The Tin Drum Chapter 5: Smash a Little Windowpane
Oskar opens by saying that the first thing made plain to him was that grownups were incapable of understanding him. He relates the story of his third birthday. Jan watched Agnes play the piano, while Anna, Hedwig, and Alexander Scheffler sat with Greff and listened to Boy Scout stories. Matzerath was busy cooking. Oskar, beating on his new drum, wandered into the adjoining grocery store and found the trap door to the cellar open, Matzerath having forgotten to close it. Oskar says he realized what the door demanded of him - not suicide, but sacrifice. He walked down the sixteen stairs, placing his drum in among the sacks of flour so as not to damage it. Then he walked up to the ninth stair and threw himself off, landing headfirst on the concrete floor. The clatter of broken glass brought everyone running.

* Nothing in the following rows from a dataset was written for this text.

### src/rtl/voice_allocator_pkg.sv
// Shared sizing and key-index constants for the keyboard polyphony scheduler.
package voice_allocator_pkg;

    localparam int NUM_KEYS   = 48;
    localparam int NUM_VOICES = 4;
    localparam int KEY_W      = 6;
    localparam int VIDX_W     = $clog2(NUM_VOICES);
    localparam int COUNT_W    = 3;

    localparam logic [KEY_W-1:0] OCT0_BASE = KEY_W'(0);
    localparam logic [KEY_W-1:0] OCT1_BASE = KEY_W'(12);
    localparam logic [KEY_W-1:0] OCT2_BASE = KEY_W'(24);
    localparam logic [KEY_W-1:0] OCT3_BASE = KEY_W'(36);

    localparam logic [KEY_W-1:0] LAST_KEY = KEY_W'(NUM_KEYS - 1);

    function automatic logic [COUNT_W-1:0] popcount_voices(input logic [NUM_VOICES-1:0] bits);
        logic [COUNT_W-1:0] total;
        total = '0;
        for (int i = 0; i < NUM_VOICES; i++) begin
            total = total + {{(COUNT_W-1){1'b0}}, bits[i]};
        end
        return total;
    endfunction

endpackage

### src/rtl/voice_allocator_free_finder.sv
// Combinational search for the lowest-index idle voice.
import voice_allocator_pkg::*;

module voice_free_finder (
    input  logic [NUM_VOICES-1:0] voice_active,
    output logic                  free_found,
    output logic [VIDX_W-1:0]     free_idx
);

    // Walk downwards so the lowest free voice is the last one written.
    always_comb begin
        free_found = 1'b0;
        free_idx   = '0;
        for (int v = NUM_VOICES - 1; v >= 0; v--) begin
            if (!voice_active[v]) begin
                free_found = 1'b1;
                free_idx   = VIDX_W'(v);
            end
        end
    end

endmodule

### src/rtl/voice_allocator.sv
// Scans one key per enabled cycle and assigns/releases tone-generator voices.
import voice_allocator_pkg::*;

module voice_allocator (
    input  logic                        clk,
    input  logic                        reset,
    input  logic                        enable,
    input  logic                        all_off,
    input  logic [NUM_KEYS-1:0]         pressed_key,
    output logic [NUM_VOICES-1:0]       voice_active,
    output logic [NUM_VOICES*KEY_W-1:0] voice_key,
    output logic [NUM_VOICES-1:0]       voice_on,
    output logic [NUM_VOICES-1:0]       voice_off,
    output logic                        overflow,
    output logic [COUNT_W-1:0]          voice_count
);

    logic [KEY_W-1:0]      scan_idx;
    logic [KEY_W-1:0]      scan_idx_nxt;
    logic [KEY_W-1:0]      key_q   [NUM_VOICES];
    logic [KEY_W-1:0]      key_nxt [NUM_VOICES];
    logic [NUM_VOICES-1:0] active_nxt;
    logic [NUM_VOICES-1:0] on_nxt;
    logic [NUM_VOICES-1:0] off_nxt;
    logic                  overflow_nxt;
    logic                  owned;
    logic [VIDX_W-1:0]     owner_idx;
    logic                  free_found;
    logic [VIDX_W-1:0]     free_idx;
    logic                  key_down;

    voice_free_finder u_free_finder (
        .voice_active (voice_active),
        .free_found   (free_found),
        .free_idx     (free_idx)
    );

    assign key_down = pressed_key[scan_idx];

    always_comb begin
        owned     = 1'b0;
        owner_idx = '0;
        for (int v = 0; v < NUM_VOICES; v++) begin
            if (voice_active[v] && (key_q[v] == scan_idx)) begin
                owned     = 1'b1;
                owner_idx = VIDX_W'(v);
            end
        end
    end

    always_comb begin
        scan_idx_nxt = scan_idx;
        if (enable) begin
            scan_idx_nxt = (scan_idx == LAST_KEY) ? '0 : scan_idx + KEY_W'(1);
        end
    end

    // Panic release wins over the scan; the scan counter still advances.
    always_comb begin
        active_nxt   = voice_active;
        on_nxt       = '0;
        off_nxt      = '0;
        overflow_nxt = 1'b0;
        for (int v = 0; v < NUM_VOICES; v++) begin
            key_nxt[v] = key_q[v];
        end
        if (all_off) begin
            off_nxt    = voice_active;
            active_nxt = '0;
        end else if (enable) begin
            if (key_down && !owned) begin
                if (free_found) begin
                    active_nxt[free_idx] = 1'b1;
                    key_nxt[free_idx]    = scan_idx;
                    on_nxt[free_idx]     = 1'b1;
                end else begin
                    overflow_nxt = 1'b1;
                end
            end else if (!key_down && owned) begin
                active_nxt[owner_idx] = 1'b0;
                off_nxt[owner_idx]    = 1'b1;
            end
        end
    end

    always_ff @(posedge clk) begin
        if (reset) begin
            scan_idx     <= '0;
            voice_active <= '0;
            voice_on     <= '0;
            voice_off    <= '0;
            overflow     <= 1'b0;
            voice_count  <= '0;
            for (int v = 0; v < NUM_VOICES; v++) begin
                key_q[v] <= '0;
            end
        end else begin
            scan_idx     <= scan_idx_nxt;
            voice_active <= active_nxt;
            voice_on     <= on_nxt;
            voice_off    <= off_nxt;
            overflow     <= overflow_nxt;
            voice_count  <= popcount_voices(active_nxt);
            for (int v = 0; v < NUM_VOICES; v++) begin
                key_q[v] <= key_nxt[v];
            end
        end
    end

    always_comb begin
        voice_key = '0;
        for (int v = 0; v < NUM_VOICES; v++) begin
            voice_key[v*KEY_W +: KEY_W] = key_q[v];
        end
    end

endmodule

### config.mk
export PLATFORM = sky130hd
export DESIGN_NAME = voice_allocator
export DESIGN_NICKNAME = d
export VERILOG_FILES = /design/src/rtl/voice_allocator_pkg.sv /design/src/rtl/voice_allocator_free_finder.sv /design/src/rtl/voice_allocator.sv
export SDC_FILE = /design/constraint.sdc
export NUM_CORES = 1
export LEC_CHECK = 0
export BUFFER_PORTS_ARGS = -buffer_cell sky130_fd_sc_hd__buf_2
export CAP_MARGIN = 30
export CORE_ASPECT_RATIO = 1.75
export CORE_UTILIZATION = 47
export CTS_BUF_LIST = sky130_fd_sc_hd__clkbuf_8
export DETAILED_ROUTE_END_ITERATION = 12
export GPL_ROUTABILITY_DRIVEN = 0
export GPL_TIMING_DRIVEN = 0
export PLACE_DENSITY_LB_ADDON = 0.05
export SYNTH_ARGS = -nofsm -noshare
export SYNTH_HDL_FRONTEND = slang
export SYNTH_SLANG_ARGS = --single-unit
### constraint.sdc
create_clock -name clk -period 3.2 [get_ports clk]
set_clock_uncertainty 0.1 [all_clocks]
set_input_delay 0.32 -clock clk [delete_from_list [all_inputs] [get_ports clk]]
set_output_delay 0.32 -clock clk [all_outputs]
set_load 0.03 [all_outputs]
==> out/results.ini <==
[timing]
tightest_slew_ps=734
setup_ws_ps=-227
relSlewSlack_pct=51.0
period_share_pct=107
slew_viol_final=0
hold_violations=0
min_period_ps=3430
rsz0062_at_grt=true
whs_ps=227
clock.fmax_ghz=0.292
setup_viol=3

[detailed_routing]
totalWireLength_um=6950
met1Wirelength_um=2630
wl_met3_um=233
wl_met2_um=3940
vias_per_cell=5.29
vias=2425
postRouteAntennaNets=0
first_pass_iters=4
dr.max_layer_used=met4
wl_per_cell_um=15.2
drc=0
initialDrtViolationCount=101

[hold_path]
min_path_type=in2reg
worstHoldStart=reset

[power_and_ir_drop]
powerDensity_nw_per_um2=333
clkPwrFrac_pct=28.8
p_leak_nw=1.52
switching_power_uw=325
intPower_uw=866
ir_worst_vdd_uv=229
sw_frac_of_total_pct=27.3
total_power_mw=1.19
seqPwrFrac_pct=49.3
power_frac_comb_pct=21.9

[floorplan]
design.core.area_um2=5340
die_w_um=58.8
initial_utilization_pct=49.6
ios=92
die_area_um2=5950
rows=35
die_y_um=101

[finish]
num-nets-final=439
syn2layout_area_growth_pct=35.0
drive_gt1_share_pct=39.8
diodes=0

[worst_setup_path]
critPathTopFamily=compound AO/OA/AOI/OAI gates
crit_path_max_incr_delay_ps=490
worstPathCellList=buf_12 > buf_4 > mux2_2 > a32oi_1 > a41oi_1 > o21ai_4 > a21oi_4 > a41oi_2 > or3_4 > fa_1 > inv_2 > ha_4 > ha_4 > nor2b_4
path_max_fanout=5
crit_type=reg2reg
crit_top_cell=ha_4
cp-end-kind=register
cp_data_arrival_time_ps=3500
startpoint=scan_idx[0]
critPathSlowestCell=fa_1
required_ps=3280
r2r_start=scan_idx[0]
path_buf_inv=3
setup.worst_path.start_class=register

[clocking]
clk_latency_ps=290
htreeDepth=2
numCtsBuffers=5
clk_pin_slew_ps=90
cts.path.max_buffers=2
root_buffer=clkbuf_8
cts_tree=built
cts.sinks=46

[synthesis]
synth.distinct_cells=46
syn_avg_cell_area_um2=9.67
synthArstFlopShare_pct=0
synth_seq_cells=46
ys_warn_count=0
synthFlopType=dfxtp_1
synth-edff-count=0
yosysSeqAreaShare_pct=34.7
syn-num-nets=330
syn_inst=274
mappedNetlistArea_um2=2650

[grt]
grt_overflow_total=0
grt_pass1_wl_um=10700
grt_max_degree=15
antenna_found_initial=0
grt_pass1_vias=2261
grt_usage_pct=23.7

[place]
dp_hpwl_um=5180
io_buffers=90

[outcome]
violations=setup timing
status=finished, violations left

[job]
cap_viol_max_count=0

-- through the flow --
step | worst slack, ps | setup TNS [ps] | cells | area, µm² | utilization, %
global placement | -575 | -1460 | 438 | 3220 | 60.3
floorplan | -137 | -186 | 274 | 2680 | -
global route | -300 | -692 | 458 | 3580 | 67.0
finish | -227 | -471 | 458 | 3580 | 67.0
CTS | -293 | -698 | 456 | 3510 | 65.7
detailed placement | -588 | -1510 | 438 | 3220 | 60.3
-- Yosys cell counts (all sizes together) (2+ instances only) --
cell type  instances  area [µm²]
dfxtp             46         921
mux2i             38         380
nor2              32         120
nand2             15        56.3
xnor2             15         131
nand2b            13        81.3
buf               12        67.6
xor2              12         105
clkbuf             9        33.8
nor2b              8        50.1
mux4               7         158
a21oi              6        33.8
nand4              6        37.5
nor3               5        25.0
or3                5        31.3
a2111oi            4        72.6
or4                4        30.0
ha                 3        37.5
inv                3        11.3
nor4               3        18.8
o21ai              3        18.8
a211oi             2        20.0
a31oi              2        27.5
a32oi              2        17.5
a41oi              2        17.5
mux2               2        22.5
nand3              2        10.0
nor3b              2        15.0
-- layout by cell type (no fill, tap or decap), types with 6 or more instances in the layout --
master,count
nor2b_1,6
buf_4,14
xnor2_1,15
buf_2,94
clkbuf_1,9
xor2_1,12
nand4_1,6
nand2_1,14
nand2b_1,13
nor2_1,32
dfxtp_1,42
mux4_2,7
mux2i_1,37
-- layer usage --
layer,vias to the layer above,GRT usage (%)
li1,1186,-
met1,1146,25.7
met2,80,43.2
met3,13,3.58
met4,0,12.1
met5,-,0
-- registers in the layout, summed over array words and instances, names as in the netlist --
name	cells
key_q	24
scan_idx	6
voice_active	4
voice_off	4
voice_on	4
voice_count	3
overflow	1
-- power by group through the flow --
stage | logic, mW | clock network, mW | registers [mW]
floorplan | 0.139 | 0 | 0.603
global placement | 0.206 | 0 | 0.599
detailed placement | 0.208 | 0 | 0.599
CTS | 0.247 | 0.354 | 0.587
global route | 0.278 | 0.380 | 0.588
finish | 0.261 | 0.343 | 0.587
-- worst paths after layout --
kind                                       end  slack, ps  cells past startpoint
worst max-delay path            voice_count[1]       -230                     14
worst min register to register     key_q[2][5]        400                      2
worst max register to register  voice_count[1]       -230                     14
worst min-delay path               key_q[2][5]        230                      3
-- area by class of cell --
type | instances | area [µm²]
timing repair buffer | 102 | 573
inverter | 3 | 11.3
sequential | 46 | 928
buffer | 21 | 139
multi-input combinational | 204 | 1750
fill | 482 | 1760
clock inverter | 3 | 17.5
clock buffer | 5 | 68.8
tap | 74 | 92.6
-- repair_timing --
| item | 4_1_cts | 5_1_grt |
|---|---|---|
| pin swaps | 6 | 7 |
| gates cloned | 1 | 0 |
| resized for setup | 21 | 9 |
| hold buffers | 0 | 0 |
| endpoints found under the setup margin | 3 | 3 |
| buffers inserted | 9 | 2 |
-- cell families after synthesis --
kind of cell	count (synthesis)	synth area share, %
flops	46	34.7
fa+ha+maj	4	2.17
buf+inv	24	4.25
compound gates	26	9.40
xor+xnor	27	8.92
mux	47	21.2
simple gates	100	19.4
-- tightest hold or removal path: stages --
cell and delay, ps:
buf_2 100, nand2b_1 100, mux2i_1 60
Note: power is estimated with default switching activity, not from simulation.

Agnes blamed the fall on Matzerath - she screamed and flailed at him while they called the doctor. Oskar says that by falling intentionally down those stairs, he gave a reason, confirmed by the doctors and thus accepted by the grownups, for his not growing. In addition, he unintentionally made Matzerath a guilty man, blamed forever by his wife.
Once home from four weeks in the hospital, Oskar began to drum, keeping his drum with him at all times. At the same time, he developed a voice that was so high-pitched that he could break any piece of glass. He used this voice to keep the drum whenever a grownup tried to take it away. When the neighborhood children learned of this, they began to make fun of him by singing jingles. Like the Pied Piper, Oskar would drum along with the song and the children would follow him.
Oskar drummed until he wore a hole in the drum's top surface; it became jagged and sharp, and little shreds of metal fell inside and began to jingle. Instead of giving Oskar a new drum, however, the grownups wanted to take the current one away from him; his mother tried to bribe him with silly things like chocolate, while Matzerath yanked the drum away. Oskar responded with his first glass-breaking scream. The glass face of the grandfather clock in the living room exploded, but the clock's mechanism was unharmed and kept ticking. The grownups were taken aback; Oskar says he believes that Jan Bronski began to pray, but that the Lord didn't say a thing. Oskar then muses:
"What, after all, is a clock? Without your grownup it is nothing. It is the grownup who winds it, who sets it back or ahead, who takes it tot he watchmaker to be checked, cleaned, and when necessary repaired. Just as with the cuckoo that stops calling too soon, just as with upset saltcellars, spiders seen in the morning, black cats on the left, the oil portrait of Uncle that falls off the wall because the nail has come loose in the plaster, just as in a mirror, grownups see more in and behind a clock than any clock can justify." Chapter 5, pg. 67
From that moment on, Oskar says he broke only light bulbs if he could, as he is a lover of fine glassware. For his fourth birthday he received no drum, and broke several light bulbs when the grownups tried to take his rusty drum away, plunging the room into darkness. Immediately Oskar's Grandmother Koljaiczek went to get candles, but in the darkness the intoxicated grownups paired off, Agnes with Jan, Alexander Scheffler with Lina Greff, and Matzerath with Gretchen Scheffler. Hedwig Bronski sat alone, but sang a Boy Scout song duet with Albrecht Greff. Oskar sat under the table, drumming. Anna Koljaiczek came back with the candles and reproached everyone for their sexual debauchery. They began to play skat, which Jan Bronski lost because instead of paying attention, he had taken off his shoe and had his foot up Agnes' dress under the table. The next day Jan Bronski came and exchanged the sailboat he had given Oskar for a new drum.
By Oskar's fifth birthday, it was obvious to his family that he would not grow. He began weekly visits to the doctor. This is the beginning of Oskar's fascination with nurses. When at one point the doctor tried to take Oscar's drum away, he destroyed the doctor's collection of biological specimens in jars. The doctor then published an article in a medical journal about the phenomenon. Oskar balks at how irrelevant it is; he has no real respect for doctors. Later, in the mental institution, Oskar is unable to break any glass at all, but likes to think back to when at first he broke glass only when necessary, then to later, when he broke glass out of playfulness, becoming, as he says, "a devotee of art for art's sake."